Task requirements: Once you reach the line containing "415 | 38.0 |" in the entries below, write out that line and each one after it down to the line containing "[metrics by stage]", exactly and with nothing added.

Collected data
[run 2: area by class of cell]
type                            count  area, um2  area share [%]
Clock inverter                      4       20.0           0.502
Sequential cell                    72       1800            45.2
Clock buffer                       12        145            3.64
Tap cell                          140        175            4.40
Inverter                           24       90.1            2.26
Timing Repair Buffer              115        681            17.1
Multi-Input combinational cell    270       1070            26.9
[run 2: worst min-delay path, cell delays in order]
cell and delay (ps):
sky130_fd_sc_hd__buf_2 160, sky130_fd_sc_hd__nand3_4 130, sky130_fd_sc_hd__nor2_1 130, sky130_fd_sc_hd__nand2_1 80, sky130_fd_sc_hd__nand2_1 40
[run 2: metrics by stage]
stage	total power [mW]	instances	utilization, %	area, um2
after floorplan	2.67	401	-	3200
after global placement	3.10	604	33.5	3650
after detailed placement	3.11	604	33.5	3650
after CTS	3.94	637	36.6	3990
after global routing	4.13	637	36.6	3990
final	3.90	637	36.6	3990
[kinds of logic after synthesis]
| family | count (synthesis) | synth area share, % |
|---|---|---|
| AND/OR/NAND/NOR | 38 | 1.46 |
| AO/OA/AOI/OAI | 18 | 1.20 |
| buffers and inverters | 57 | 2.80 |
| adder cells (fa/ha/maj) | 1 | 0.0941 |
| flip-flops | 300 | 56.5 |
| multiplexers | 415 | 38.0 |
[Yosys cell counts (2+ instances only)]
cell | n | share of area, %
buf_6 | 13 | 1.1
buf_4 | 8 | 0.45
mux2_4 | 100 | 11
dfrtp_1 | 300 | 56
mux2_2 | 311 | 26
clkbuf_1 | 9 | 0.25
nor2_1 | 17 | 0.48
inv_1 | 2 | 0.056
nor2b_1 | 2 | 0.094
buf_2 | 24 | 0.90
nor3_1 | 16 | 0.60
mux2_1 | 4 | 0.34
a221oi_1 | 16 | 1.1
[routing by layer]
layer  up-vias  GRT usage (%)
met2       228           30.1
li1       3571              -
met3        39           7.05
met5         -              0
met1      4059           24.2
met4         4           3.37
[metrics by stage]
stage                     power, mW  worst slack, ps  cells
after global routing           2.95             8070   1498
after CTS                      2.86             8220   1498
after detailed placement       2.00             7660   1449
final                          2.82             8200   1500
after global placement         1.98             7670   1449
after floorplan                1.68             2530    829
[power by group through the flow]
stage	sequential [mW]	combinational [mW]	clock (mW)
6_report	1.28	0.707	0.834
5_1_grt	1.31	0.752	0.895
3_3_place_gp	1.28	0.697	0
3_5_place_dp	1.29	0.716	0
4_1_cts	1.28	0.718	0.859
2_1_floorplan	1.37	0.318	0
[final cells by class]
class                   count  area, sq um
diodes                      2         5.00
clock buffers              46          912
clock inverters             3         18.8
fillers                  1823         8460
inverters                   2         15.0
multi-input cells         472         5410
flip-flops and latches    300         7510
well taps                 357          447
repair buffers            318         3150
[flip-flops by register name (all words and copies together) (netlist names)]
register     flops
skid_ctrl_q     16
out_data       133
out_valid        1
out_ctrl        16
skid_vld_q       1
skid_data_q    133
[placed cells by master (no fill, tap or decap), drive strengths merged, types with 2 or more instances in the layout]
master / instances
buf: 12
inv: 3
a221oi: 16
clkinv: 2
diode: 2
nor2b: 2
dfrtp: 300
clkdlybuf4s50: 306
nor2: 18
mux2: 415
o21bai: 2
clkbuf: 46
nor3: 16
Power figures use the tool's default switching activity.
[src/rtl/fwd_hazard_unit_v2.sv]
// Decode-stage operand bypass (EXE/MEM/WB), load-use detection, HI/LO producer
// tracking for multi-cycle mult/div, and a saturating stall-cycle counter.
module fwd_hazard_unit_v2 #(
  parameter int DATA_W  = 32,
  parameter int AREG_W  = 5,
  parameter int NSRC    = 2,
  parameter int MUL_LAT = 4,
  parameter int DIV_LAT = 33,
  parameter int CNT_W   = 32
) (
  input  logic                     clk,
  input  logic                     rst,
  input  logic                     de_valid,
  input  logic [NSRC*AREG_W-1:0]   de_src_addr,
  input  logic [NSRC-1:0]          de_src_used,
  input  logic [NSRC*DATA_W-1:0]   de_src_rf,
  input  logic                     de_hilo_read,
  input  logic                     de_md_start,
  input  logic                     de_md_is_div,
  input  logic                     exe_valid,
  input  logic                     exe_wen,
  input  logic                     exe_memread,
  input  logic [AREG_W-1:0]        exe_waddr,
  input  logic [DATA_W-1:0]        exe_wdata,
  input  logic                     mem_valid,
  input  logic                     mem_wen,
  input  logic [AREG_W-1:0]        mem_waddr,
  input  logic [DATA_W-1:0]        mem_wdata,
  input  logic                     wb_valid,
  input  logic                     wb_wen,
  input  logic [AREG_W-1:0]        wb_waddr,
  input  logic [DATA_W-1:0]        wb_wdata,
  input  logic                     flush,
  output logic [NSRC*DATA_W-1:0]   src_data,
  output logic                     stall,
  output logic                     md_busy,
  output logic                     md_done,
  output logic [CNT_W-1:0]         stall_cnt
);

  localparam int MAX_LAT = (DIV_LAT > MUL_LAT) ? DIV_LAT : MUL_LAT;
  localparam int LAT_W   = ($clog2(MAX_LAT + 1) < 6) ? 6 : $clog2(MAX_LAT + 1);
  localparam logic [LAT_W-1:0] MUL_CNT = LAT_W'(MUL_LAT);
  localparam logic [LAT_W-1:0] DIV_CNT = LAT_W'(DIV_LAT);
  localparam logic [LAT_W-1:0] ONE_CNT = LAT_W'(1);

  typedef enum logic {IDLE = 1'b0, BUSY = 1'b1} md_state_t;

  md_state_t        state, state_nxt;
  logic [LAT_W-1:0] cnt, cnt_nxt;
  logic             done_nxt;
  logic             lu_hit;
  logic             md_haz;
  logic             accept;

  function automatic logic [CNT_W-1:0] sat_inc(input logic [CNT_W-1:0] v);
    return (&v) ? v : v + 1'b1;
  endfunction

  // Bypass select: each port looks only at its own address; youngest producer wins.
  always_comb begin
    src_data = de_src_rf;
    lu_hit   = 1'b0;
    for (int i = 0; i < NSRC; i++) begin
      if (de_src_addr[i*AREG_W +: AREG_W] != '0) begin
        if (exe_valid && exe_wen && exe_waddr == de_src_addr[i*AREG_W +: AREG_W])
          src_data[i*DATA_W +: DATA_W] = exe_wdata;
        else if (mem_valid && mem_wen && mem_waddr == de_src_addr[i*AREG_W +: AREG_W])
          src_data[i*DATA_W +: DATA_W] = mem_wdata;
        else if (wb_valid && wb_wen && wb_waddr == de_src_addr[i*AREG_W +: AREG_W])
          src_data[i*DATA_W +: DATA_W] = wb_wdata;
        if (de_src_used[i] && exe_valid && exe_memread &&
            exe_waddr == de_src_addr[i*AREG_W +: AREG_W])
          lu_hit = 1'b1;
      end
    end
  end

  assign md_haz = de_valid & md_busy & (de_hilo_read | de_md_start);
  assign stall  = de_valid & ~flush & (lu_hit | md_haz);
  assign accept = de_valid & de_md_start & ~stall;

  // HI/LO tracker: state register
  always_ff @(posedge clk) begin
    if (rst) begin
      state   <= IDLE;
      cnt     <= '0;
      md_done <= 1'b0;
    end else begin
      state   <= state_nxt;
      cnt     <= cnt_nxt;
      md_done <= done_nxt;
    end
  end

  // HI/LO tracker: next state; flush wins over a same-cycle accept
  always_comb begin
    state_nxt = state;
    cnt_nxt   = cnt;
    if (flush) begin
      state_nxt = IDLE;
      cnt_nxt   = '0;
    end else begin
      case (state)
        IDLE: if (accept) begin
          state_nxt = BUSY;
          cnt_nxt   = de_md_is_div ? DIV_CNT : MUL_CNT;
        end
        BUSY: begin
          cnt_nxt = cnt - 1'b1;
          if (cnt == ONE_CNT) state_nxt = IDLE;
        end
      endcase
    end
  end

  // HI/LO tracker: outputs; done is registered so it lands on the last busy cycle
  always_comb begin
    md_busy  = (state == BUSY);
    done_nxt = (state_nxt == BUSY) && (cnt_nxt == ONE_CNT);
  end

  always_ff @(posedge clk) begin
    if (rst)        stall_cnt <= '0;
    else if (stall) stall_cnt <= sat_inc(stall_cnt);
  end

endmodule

...

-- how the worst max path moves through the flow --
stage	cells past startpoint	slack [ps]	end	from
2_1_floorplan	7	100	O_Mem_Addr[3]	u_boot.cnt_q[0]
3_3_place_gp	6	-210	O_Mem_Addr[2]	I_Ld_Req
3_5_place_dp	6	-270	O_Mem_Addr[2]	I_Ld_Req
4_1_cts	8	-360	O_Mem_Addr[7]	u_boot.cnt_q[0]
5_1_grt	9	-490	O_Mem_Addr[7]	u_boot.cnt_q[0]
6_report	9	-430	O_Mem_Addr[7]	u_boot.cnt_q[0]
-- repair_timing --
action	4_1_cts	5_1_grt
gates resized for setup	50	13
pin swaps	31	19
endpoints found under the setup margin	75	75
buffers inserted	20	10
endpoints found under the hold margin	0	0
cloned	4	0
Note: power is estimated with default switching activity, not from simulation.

Written response:
| multiplexers | 415 | 38.0 |
[Yosys cell counts (2+ instances only)]
cell | n | share of area, %
buf_6 | 13 | 1.1
buf_4 | 8 | 0.45
mux2_4 | 100 | 11
dfrtp_1 | 300 | 56
mux2_2 | 311 | 26
clkbuf_1 | 9 | 0.25
nor2_1 | 17 | 0.48
inv_1 | 2 | 0.056
nor2b_1 | 2 | 0.094
buf_2 | 24 | 0.90
nor3_1 | 16 | 0.60
mux2_1 | 4 | 0.34
a221oi_1 | 16 | 1.1
[routing by layer]
layer  up-vias  GRT usage (%)
met2       228           30.1
li1       3571              -
met3        39           7.05
met5         -              0
met1      4059           24.2
met4         4           3.37
[metrics by stage]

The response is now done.